# Rod and Line?



## cmdrstp

What is a good rod choice for bass? Brand, length, action, etc.? I will be using Fireline as well. What pound strength do you use? I will be jigging, worming worms and tubes. Thanks.


----------



## diver_sniper

That all depends on how you're going to be fishing. For rods, I wouldn't recommend anything less than a medium strength fast action. That's actually what I would recommend if your going to be Texas rigging like we talked about in the other post. There's also situations where you're going to want a stiffer rod. Just think about what you're going to be fishing around. The more chance you have of a fish getting hooked and making it's way into thick cover, the heavier the rod. And the more you're going to need to feel what the fish is doing with your bait in deeper water, the lighter the rod.

As for reels, that's pretty much open. Spinning reels are nice, but if you put the time into learning how to use a bait caster you'll soon realize the benefits it has to offer. I know people that use either option exclusively and do fine, most people will find a happy medium, which usually consists of mostly bait casters with one or two spinning reels.

The prices of this stuff can range from next to nothing, all the way to insanely expensive. I would recommend that you buy the best you can afford. You don't need to jump right into the deep end to catch fish, but it can be helpful to have quality equipment. All of my rigs are worth between 120 and 200 all together, and I'm happy with them. I think it all depends on how much you can afford, and how serious you are about it. Some people call me crazy for spending more than 30 bucks on a rod and reel, some people look at my stuff and call it junk.

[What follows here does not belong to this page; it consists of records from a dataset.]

Setup of v51:
## top
module top(
    input logic clk,         
    input logic rst,         
    output logic RGB_R,      
    output logic RGB_G,      
    output logic RGB_B       
);
Size in the first run: ~2400 cells after synthesis, about 20000 um^2 of cells after synthesis.
export LEC_CHECK = 0
export ABC_AREA = 0
export CAP_MARGIN = 20
export CORE_MARGIN = 2
export CORE_UTILIZATION = 72
export CTS_CLUSTER_DIAMETER = 398
export CTS_CLUSTER_SIZE = 10
export PLACE_DENSITY = 0.4
export SETUP_SLACK_MARGIN = 1.49
export SLEW_MARGIN = 20
create_clock -name core_clock -period 5.07 [get_ports {clk}]
run.sh (not shown) runs the stock make flow with config.mk's settings and CLKGATE_MAP_FILE=.
v51 is listed as incomplete: the tool reported an error in clock tree synthesis and the run ended there.
Input changes introduced in v27 (baseline for comparison: v51):
# v51
export LEC_CHECK = 0
export ABC_AREA = 0
export CAP_MARGIN = 20
export CORE_MARGIN = 2
export CORE_UTILIZATION = 72
export CTS_CLUSTER_DIAMETER = 398
export CTS_CLUSTER_SIZE = 10
export PLACE_DENSITY = 0.4
export SETUP_SLACK_MARGIN = 1.49
export SLEW_MARGIN = 20
create_clock -name core_clock -period 5.07 [get_ports {clk}]
# v27
export LEC_CHECK = 0
export CAP_MARGIN = 20
export CORE_MARGIN = 2
export CORE_UTILIZATION = 40
export CTS_CLUSTER_DIAMETER = 398
export CTS_CLUSTER_SIZE = 92
export SLEW_MARGIN = 20
export TNS_END_PERCENT = 10
create_clock -name core_clock -period 14.0 [get_ports {clk}]
--- outcome ---
- The flow did not stop early for v27: all stages ran, and the layout cleared the timing, design-rule and antenna checks.
- Synthesized net count came out exactly the same in v51 and v27.
- Between v27 and v51, the summed standard-cell area reported by yosys does not differ in any meaningful way.
- v51 and v27 ended up with roughly the same fraction of the mapped netlist area in simple logic gates.
- v27 against v51: standard cell core area has increased; initial standard-cell utilization of the core now sits lower.
- Comparing v51 and v27, number of placement rows is lower on v51.
- Relative to v51, the cell count after placement measured on v27 has decreased by a little under 10%.
- v27: detailed placement HPWL is 20 mm lower than what v51 reported.
- The cell area after synthesis was comparable across v51 and v27.
- Compared to v51, v27 was floorplanned on a bigger die.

As for line, have something that matches your rod strength. For a medium strength fast action rod, you can get away with as little as 8 pound, but I would recommend 12. If you get a heavy strength rod with a bait caster on it that you plan to use in thick weeds fishing with frogs or poppers, you can go as heavy as 30 or maybe even a little more. I really like the 30 pound braided power pro on my frog rod. I have no worries about it ever breaking, it's just a matter of getting the fish out of the thick crap before it can get off.

The last thing I can say, aim for having at least 3 rod and reel set ups. That way you have something for every situation you're in, and you don't have to re-tie every time you want to put something different on. We only get so much time on the water, no use in spending half of it tying knots.


----------



## cmdrstp

ALL makes sense. Thank you. I will let you know what I pick up. I can tell you that I am partial to spinning reels. Only used them my whole life. And, I can use it for walleye, trout, channel cat, etc. fishing. Maybe I am a little intimidated at a baitcait reel. But, I wouldn't know what to get. My price range would limit around $60. I know it's not too much to work with (and, I hate buying poor quality junk) but, I do have some good spinning reels (Well, to me. Pflueger Presidents). Thank you.


----------



## diver_sniper

Here's my favorite set up that I have. It's a Quantum Code narrow spool baitcaster on a medium heavy fast action St. Croix Triumph. 80 bucks for the reel, 70 for the rod. If you're able to find them on sale or maybe on the internet somewhere, you could probably get a better deal. But anyways, moral of the story, I was scared to death of bait casters too. Every time I'd go fishing with my buddies it was me on my spinner, them on the bait casters, and they kept telling me, "Dude, just practice it a little bit, it's worth it." I resisted for a long time, but then I finally bought the set up I was just talking about. I couldn't be happier that I did. Hook sets and fishing fish is completely different now, and all in my favor. Not to mention the huge increase in cast accuracy.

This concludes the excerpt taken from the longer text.